O ABSURDO QUASE NORMAL



 ABSURDO QUASE NORMAL

Em 2018, foi instalado no Brasil o regime bolsonarista do absurdo. O intuito, não poderia ser diferente de todos aqueles que já vimos na história. Mussolini na Itália e Hitler na Alemanha se vivo fossem, estariam orgulhosos de ver tanta pobreza, tanta miséria e tanta fome. Aplaudiriam de pé a fila dos ossos, a fila da pelanca e a caça alucinada por lagartos no sertão nordestino para enganar a fome. Ririam das crianças embaixo dos viadutos, muitas delas sem seus pais perdidos para a pandemia e também muitos pais sem seus filhos, separados por uma política de segregação racista, homofóbica, misógina e higienista. Enalteceriam nos palanques o uso criminoso da democracia como escada para as sórdidas e nefastas vontades ditatoriais para se locupletarem. É assim e é isso que vivemos.
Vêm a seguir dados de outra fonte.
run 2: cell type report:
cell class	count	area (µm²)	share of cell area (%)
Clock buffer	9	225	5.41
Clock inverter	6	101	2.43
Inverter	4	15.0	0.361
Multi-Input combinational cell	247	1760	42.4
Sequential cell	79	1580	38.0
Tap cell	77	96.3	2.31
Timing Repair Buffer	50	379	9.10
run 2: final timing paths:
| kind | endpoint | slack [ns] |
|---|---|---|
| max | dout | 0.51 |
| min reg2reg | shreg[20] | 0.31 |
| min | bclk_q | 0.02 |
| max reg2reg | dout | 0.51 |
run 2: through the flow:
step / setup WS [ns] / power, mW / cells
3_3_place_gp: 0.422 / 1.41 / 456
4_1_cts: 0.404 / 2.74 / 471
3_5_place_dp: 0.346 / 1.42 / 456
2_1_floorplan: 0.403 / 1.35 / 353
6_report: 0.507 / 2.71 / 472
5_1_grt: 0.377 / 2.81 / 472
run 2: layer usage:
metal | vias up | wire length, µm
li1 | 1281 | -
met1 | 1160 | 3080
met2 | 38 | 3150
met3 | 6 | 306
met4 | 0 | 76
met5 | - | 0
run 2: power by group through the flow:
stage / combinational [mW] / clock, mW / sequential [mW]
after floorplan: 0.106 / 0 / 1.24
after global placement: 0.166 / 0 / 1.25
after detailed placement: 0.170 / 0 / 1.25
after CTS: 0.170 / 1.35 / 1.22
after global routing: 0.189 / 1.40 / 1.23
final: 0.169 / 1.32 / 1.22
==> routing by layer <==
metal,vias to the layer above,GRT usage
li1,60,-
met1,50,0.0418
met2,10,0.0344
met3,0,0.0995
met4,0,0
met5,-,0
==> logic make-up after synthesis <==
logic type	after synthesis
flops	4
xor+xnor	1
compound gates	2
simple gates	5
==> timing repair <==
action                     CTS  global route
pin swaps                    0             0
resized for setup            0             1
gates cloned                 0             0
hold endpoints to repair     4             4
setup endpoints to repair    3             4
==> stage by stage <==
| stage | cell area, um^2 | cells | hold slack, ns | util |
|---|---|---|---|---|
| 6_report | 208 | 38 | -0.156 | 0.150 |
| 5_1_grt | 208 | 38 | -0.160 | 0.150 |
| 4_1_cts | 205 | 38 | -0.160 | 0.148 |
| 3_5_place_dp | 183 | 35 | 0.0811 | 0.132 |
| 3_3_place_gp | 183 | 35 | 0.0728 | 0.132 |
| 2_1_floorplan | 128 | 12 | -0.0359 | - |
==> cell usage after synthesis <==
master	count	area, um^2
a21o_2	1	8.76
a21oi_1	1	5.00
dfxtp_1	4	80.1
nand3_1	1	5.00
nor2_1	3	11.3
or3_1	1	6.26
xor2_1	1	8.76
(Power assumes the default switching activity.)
<file path="config.mk">
export PLATFORM = sky130hd
export DESIGN_NAME = wdt_rstctl
export DESIGN_NICKNAME = d
export VERILOG_FILES = /design/src/rtl/wdt_pkg.sv /design/src/rtl/wdt_prescaler.sv /design/src/rtl/wdt_counter.sv /design/src/rtl/wdt_rctl.sv /design/src/rtl/wdt_reset_fsm.sv /design/src/rtl/wdt_rstctl.sv
export SDC_FILE = /design/constraint.sdc
export NUM_CORES = 1
export LEC_CHECK = 0
export ABC_AREA = 0
export BUFFER_PORTS_ARGS = -buffer_cell sky130_fd_sc_hd__buf_2
export CAP_MARGIN = 20
export CORE_MARGIN = 3
export CORE_UTILIZATION = 40
export DETAILED_ROUTE_END_ITERATION = 10
export GPL_ROUTABILITY_DRIVEN = 0
export SETUP_SLACK_MARGIN = 0.02
export SYNTH_ARGS = -nofsm -noshare
export SYNTH_HDL_FRONTEND = slang
export SYNTH_HIERARCHICAL = 1
export SYNTH_SLANG_ARGS = --single-unit
</file>
<file path="constraint.sdc">
create_clock -name clk -period 4 [get_ports clk]
set_input_delay 0.6 -clock clk [delete_from_list [all_inputs] [get_ports clk]]
set_output_delay 0.6 -clock clk [all_outputs]
set_load 0.02 [all_outputs]
</file>
<file path="src/rtl/wdt_pkg.sv">
package wdt_pkg;
    localparam int DIV_W = 13;
    localparam int CNT_W = 8;
    localparam int SEL_W = 3;

    localparam logic [1:0] A_TCTL  = 2'd0;
    localparam logic [1:0] A_COUNT = 2'd1;
    localparam logic [1:0] A_RCTL  = 2'd2;

    localparam logic [7:0] KEY_FLAG = 8'hA5;
    localparam logic [7:0] KEY_CTRL = 8'h5A;

    typedef enum logic {
        S_WATCH,
        S_RESET
    } wdt_state_e;

    // divider bit count for each select code: 2^n system clocks per tick
    function automatic logic [3:0] sel_shift(input logic [SEL_W-1:0] sel);
        logic [3:0] s;
        unique case (sel)
            3'd0: s = 4'd1;
            3'd1: s = 4'd6;
            3'd2: s = 4'd7;
            3'd3: s = 4'd8;
            3'd4: s = 4'd9;
            3'd5: s = 4'd10;
            3'd6: s = 4'd12;
            default: s = 4'd13;
        endcase
        return s;
    endfunction
endpackage

</file>
<file path="src/rtl/wdt_prescaler.sv">
module wdt_prescaler
    import wdt_pkg::*;
(
    input  logic             clk,
    input  logic             rst_n,
    input  logic [SEL_W-1:0] clk_sel,
    output logic             tick
);
    logic [DIV_W-1:0] div_cnt;
    logic [DIV_W:0]   span;
    logic [DIV_W-1:0] mask;

    always_ff @(posedge clk or negedge rst_n) begin
        if (!rst_n) div_cnt <= '0;
        else        div_cnt <= div_cnt + 1'b1;
    end

    always_comb begin
        span = (DIV_W+1)'(1) << sel_shift(clk_sel);
        mask = DIV_W'(span - 1'b1);
        tick = &(div_cnt | ~mask);
    end
endmodule

</file>
<file path="src/rtl/wdt_counter.sv">
module wdt_counter
    import wdt_pkg::*;
(
    input  logic             clk,
    input  logic             rst_n,
    input  logic             tick,
    input  logic             hold,
    input  logic             req_en,
    input  logic             wr_ctl,
    input  logic             wr_cnt,
    input  logic [7:0]       wdata,
    output logic             run,
    output logic [SEL_W-1:0] clk_sel,
    output logic [CNT_W-1:0] cnt,
    output logic             ovf_evt
);
    logic irst;

    assign ovf_evt = !hold && run && tick && (cnt == '1) && !wr_cnt;
    assign irst    = hold || (ovf_evt && req_en);

    always_ff @(posedge clk or negedge rst_n) begin
        if (!rst_n) begin
            run     <= 1'b0;
            clk_sel <= '0;
            cnt     <= '0;
        end else if (irst) begin
            run     <= 1'b0;
            clk_sel <= '0;
            cnt     <= '0;
        end else begin
            if (wr_ctl) begin
                run     <= wdata[3];
                clk_sel <= wdata[SEL_W-1:0];
            end
            if (wr_cnt)          cnt <= wdata[CNT_W-1:0];
            else if (run && tick) cnt <= cnt + 1'b1;
        end
    end

    assert_cnt_hold_R2: assert property (@(posedge clk) disable iff (!rst_n)
        (!wr_cnt && !irst && !(run && tick)) |=> $stable(cnt));

    assert_irst_clear_R10: assert property (@(posedge clk) disable iff (!rst_n)
        irst |=> (cnt == '0 && !run && clk_sel == '0));
endmodule

</file>
<file path="src/rtl/wdt_rctl.sv">
module wdt_rctl
    import wdt_pkg::*;
(
    input  logic       clk,
    input  logic       rst_n,
    input  logic       standby,
    input  logic       wr_rctl,
    input  logic [7:0] key,
    input  logic [2:0] wbits,
    input  logic       ovf_evt,
    output logic       ovf_flag,
    output logic       req_en,
    output logic       req_kind
);
    logic clr_hit, ctl_hit;

    assign clr_hit = wr_rctl && (key == KEY_FLAG) && !wbits[2];
    assign ctl_hit = wr_rctl && (key == KEY_CTRL);

    always_ff @(posedge clk or negedge rst_n) begin
        if (!rst_n) begin
            ovf_flag <= 1'b0;
            req_en   <= 1'b0;
            req_kind <= 1'b0;
        end else if (standby) begin
            ovf_flag <= 1'b0;
            req_en   <= 1'b0;
            req_kind <= 1'b0;
        end else begin
            if (ovf_evt)      ovf_flag <= 1'b1;
            else if (clr_hit) ovf_flag <= 1'b0;
            if (ctl_hit) begin
                req_en   <= wbits[1];
                req_kind <= wbits[0];
            end
        end
    end

    assert_flag_set_R4: assert property (@(posedge clk) disable iff (!rst_n)
        (ovf_evt && !standby) |=> ovf_flag);

    assert_flag_sticky_R5: assert property (@(posedge clk) disable iff (!rst_n)
        (ovf_flag && !clr_hit && !standby) |=> ovf_flag);

    assert_ctl_hold_R6: assert property (@(posedge clk) disable iff (!rst_n)
        (!ctl_hit && !standby) |=> $stable({req_en, req_kind}));

    assert_standby_init_R11: assert property (@(posedge clk) disable iff (!rst_n)
        standby |=> (!ovf_flag && !req_en && !req_kind));
endmodule

</file>
<file path="src/rtl/wdt_reset_fsm.sv">
module wdt_reset_fsm #(
    parameter int PULSE_LEN = 512
) (
    input  logic clk,
    input  logic rst_n,
    input  logic ovf_evt,
    input  logic req_en,
    output logic in_reset,
    output logic wdt_req
);
    import wdt_pkg::*;
    localparam int PW = (PULSE_LEN > 1) ? $clog2(PULSE_LEN) : 1;
    localparam logic [PW-1:0] LAST = PW'(PULSE_LEN - 1);

    wdt_state_e state, state_nx;
    logic [PW-1:0] pcnt, pcnt_nx;

    always_comb begin
        state_nx = state;
        pcnt_nx  = pcnt;
        unique case (state)
            S_WATCH: if (ovf_evt && req_en) begin
                state_nx = S_RESET;
                pcnt_nx  = '0;
            end
            S_RESET: if (pcnt == LAST) begin
                state_nx = S_WATCH;
                pcnt_nx  = '0;
            end else begin
                pcnt_nx = pcnt + 1'b1;
            end
        endcase
    end

    always_ff @(posedge clk or negedge rst_n) begin
        if (!rst_n) begin
            state <= S_WATCH;
            pcnt  <= '0;
        end else begin
            state <= state_nx;
            pcnt  <= pcnt_nx;
        end
    end

    always_comb begin
        in_reset = (state == S_RESET);
        wdt_req  = (state == S_RESET);
    end

    assert_req_cause_R8: assert property (@(posedge clk) disable iff (!rst_n)
        $rose(wdt_req) |-> $past(ovf_evt && req_en));

    assert_pulse_len_R8: assert property (@(posedge clk) disable iff (!rst_n)
        $fell(wdt_req) |-> ($past(pcnt) == LAST));
endmodule

</file>
<file path="src/rtl/wdt_rstctl.sv">
module wdt_rstctl
    import wdt_pkg::*;
#(
    parameter int PULSE_LEN = 512
) (
    input  logic        clk,
    input  logic        rst_n,
    input  logic        standby,
    input  logic        bus_wr,
    input  logic [1:0]  bus_addr,
    input  logic [15:0] bus_wdata,
    output logic [7:0]  bus_rdata,
    output logic        wdt_req,
    output logic        wdt_kind
);
    logic             tick, in_reset, ovf_evt, run;
    logic             ovf_flag, req_en, req_kind;
    logic [SEL_W-1:0] clk_sel;
    logic [CNT_W-1:0] cnt;
    logic             wr_ctl, wr_cnt, wr_rctl;

    assign wr_ctl  = bus_wr && (bus_addr == A_TCTL);
    assign wr_cnt  = bus_wr && (bus_addr == A_COUNT);
    assign wr_rctl = bus_wr && (bus_addr == A_RCTL);

    wdt_prescaler u_pre (
        .clk(clk), .rst_n(rst_n), .clk_sel(clk_sel), .tick(tick)
    );

    wdt_counter u_cnt (
        .clk(clk), .rst_n(rst_n), .tick(tick), .hold(in_reset),
        .req_en(req_en), .wr_ctl(wr_ctl), .wr_cnt(wr_cnt),
        .wdata(bus_wdata[7:0]), .run(run), .clk_sel(clk_sel),
        .cnt(cnt), .ovf_evt(ovf_evt)
    );

    wdt_rctl u_rctl (
        .clk(clk), .rst_n(rst_n), .standby(standby), .wr_rctl(wr_rctl),
        .key(bus_wdata[15:8]), .wbits(bus_wdata[7:5]), .ovf_evt(ovf_evt),
        .ovf_flag(ovf_flag), .req_en(req_en), .req_kind(req_kind)
    );

    wdt_reset_fsm #(.PULSE_LEN(PULSE_LEN)) u_fsm (
        .clk(clk), .rst_n(rst_n), .ovf_evt(ovf_evt), .req_en(req_en),
        .in_reset(in_reset), .wdt_req(wdt_req)
    );

    assign wdt_kind = req_kind;

    always_comb begin
        unique case (bus_addr)
            A_TCTL:  bus_rdata = {4'b0000, run, clk_sel};
            A_COUNT: bus_rdata = cnt;
            A_RCTL:  bus_rdata = {ovf_flag, req_en, req_kind, 5'b11111};
            default: bus_rdata = 8'h00;
        endcase
    end
endmodule

</file>
==> results of run 1 <==
kinds of logic (layout without fill, tap and decap cells):
logic type	after synthesis	in the layout	share of synthesized area, %
other	1	1	0.162
XOR/XNOR	13	13	4.93
multiplexers	8	8	3.52
AND/OR/NAND/NOR	93	93	24.3
buffers and inverters	17	48	3.68
adder cells (fa/ha/maj)	6	6	3.25
AO/OA/AOI/OAI	61	61	19.0
flip-flops	38	38	41.2
per-stage QoR:
| stage | total power, mW | setup WS [ps] | cell area (µm²) | hold WS (ps) | utilization [%] |
|---|---|---|---|---|---|
| after global placement | 0.605 | 708 | 2500 | 469 | 45.2 |
| after floorplan | 0.550 | 925 | 2310 | 304 | - |
| after CTS | 0.920 | 512 | 2610 | 449 | 47.2 |
| after global routing | 0.962 | 218 | 2610 | 488 | 47.2 |
| after detailed placement | 0.607 | 556 | 2500 | 466 | 45.2 |
| final | 0.905 | 504 | 2610 | 421 | 47.2 |
cell usage in the layout, fill, tap and decap left out, types with 5 or more instances in the layout:
cell	n
inv_1	9
ha_1	6
nor3_1	5
nor2_1	17
xnor2_1	11
dfrtp_1	38
nand2_1	20
nand3_1	9
and3_1	6
clkbuf_8	8
buf_2	31
a31oi_1	6
a21oi_1	14
mux2i_1	7
o21ai_1	5
critical path, stage by stage, from the launching register on:
cell and delay (ps):
dfrtp_1 490, or3_4 420, ha_1 290, nor2b_1 170, a21oi_1 120, o2111ai_1 120
a211oi_1 530, nand2_2 190, nor3_1 250, and4_1 280, a21oi_1 190, mux2_2 320
report_power, final:
part | internal [mW] | switching (mW) | total (mW) | leakage (nW)
Clock | 0.174 | 0.133 | 0.307 | 0.0575
Sequential | 0.407 | 0.0375 | 0.444 | 0.460
Combinational | 0.0667 | 0.0869 | 0.154 | 0.626
Total | 0.648 | 0.258 | 0.905 | 1.14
Mudando um pouco o que disse Winston Churchill, digo hoje que; “Nunca tão poucos tiveram tanto e tantos tiveram tão pouco.”

A miséria assola o país que já foi a 6ª economia mundial e que havia saído do mapa da fome nos governos do presidente Lula e da presidenta Dilma Rousseff.  Hoje, a fome já afeta 20 milhões de pessoas e metade da população está em insegurança alimentar. Isso deveria ser assustador para qualquer governo de bom senso, mas não é o caso do Brasil onde pessoas trabalharam para que isso ocorresse. Apregoaram que precisavam salvar o país de um comunismo nunca visto nem de longe por essas bandas e conseguiram. Acertaram em cheio a cabeça de 57,8 milhões de incautos doutrinados para odiar um partido que anteriormente os havia tirado da miséria, da fome e da ignorância. Conseguiram de novo. Escolheram a jactância, o deboche e a sordidez do negacionismo como mote para defenderem o absurdo de seu governo e conseguiram de novo.

O negacionismo não é simplesmente uma ideologia nem um comportamento. É um crime e como tal precisa ser tratado e punido. Milhares de vidas foram perdidas por conta desse crime odioso. Por ele, vivemos o absurdo de assistirmos pessoas possuídas pelo ódio irem às ruas e aos órgãos de saúde protestarem para não tomarem vacinas contra uma doença que mata. Parem e pensem um pouco. Todas essas pessoas estão vivas porque um dia tomaram alguma vacina para se protegerem. Mas o negacionismo é tão forte e avassalador que chega ao ponto de cegar e mudar a realidade.

Vivemos uma época em que o Ministro da Saúde do país vai a TV para dizer “É melhor perder a vida do que perder a liberdade”. É isso que merecemos ouvir de quem supostamente foi colocado na função para viabilizar caminhos que protegesse a população da mais aterrorizante pandemia já vista desde a Peste Negra e gripe espanhola nos sec. 14 a 19.

As declarações mais absurdas tanto do que ocupa o mais alto cargo executivo do país como de qualquer um de seu staff político é simplesmente ou odiosa ou sem sentido, ou provocativa ou de deboche mesmo. E tudo é feito devidamente pensado para chocar e causar ódio a quem gosta de ódio e susto a quem ainda pensa.

Vivemos uma economia de profecias e nomeação de ministros comemoradas com línguas dos anjos, vivemos a normalização das mortes, o extermínio dos povos originais sem que nenhuma instituição se arvore em coibir e tomar providencia de proteção a todos os que sofrem com essa politica de desmandos e absurdos.

É tempo de pensarmos no que queremos para nós.

É tempo de pensarmos no futuro de nossos filhos e netos, do que queremos para quem amamos e nos irmanarmos em um só pensamento para que possamos trabalhar unidos e organizados por esse país tão belo, grandioso e rico de toda sorte de beleza, e graciosidade de seu povo.

Trabalhemos para que possamos voltar e voltar pra ser feliz de novo.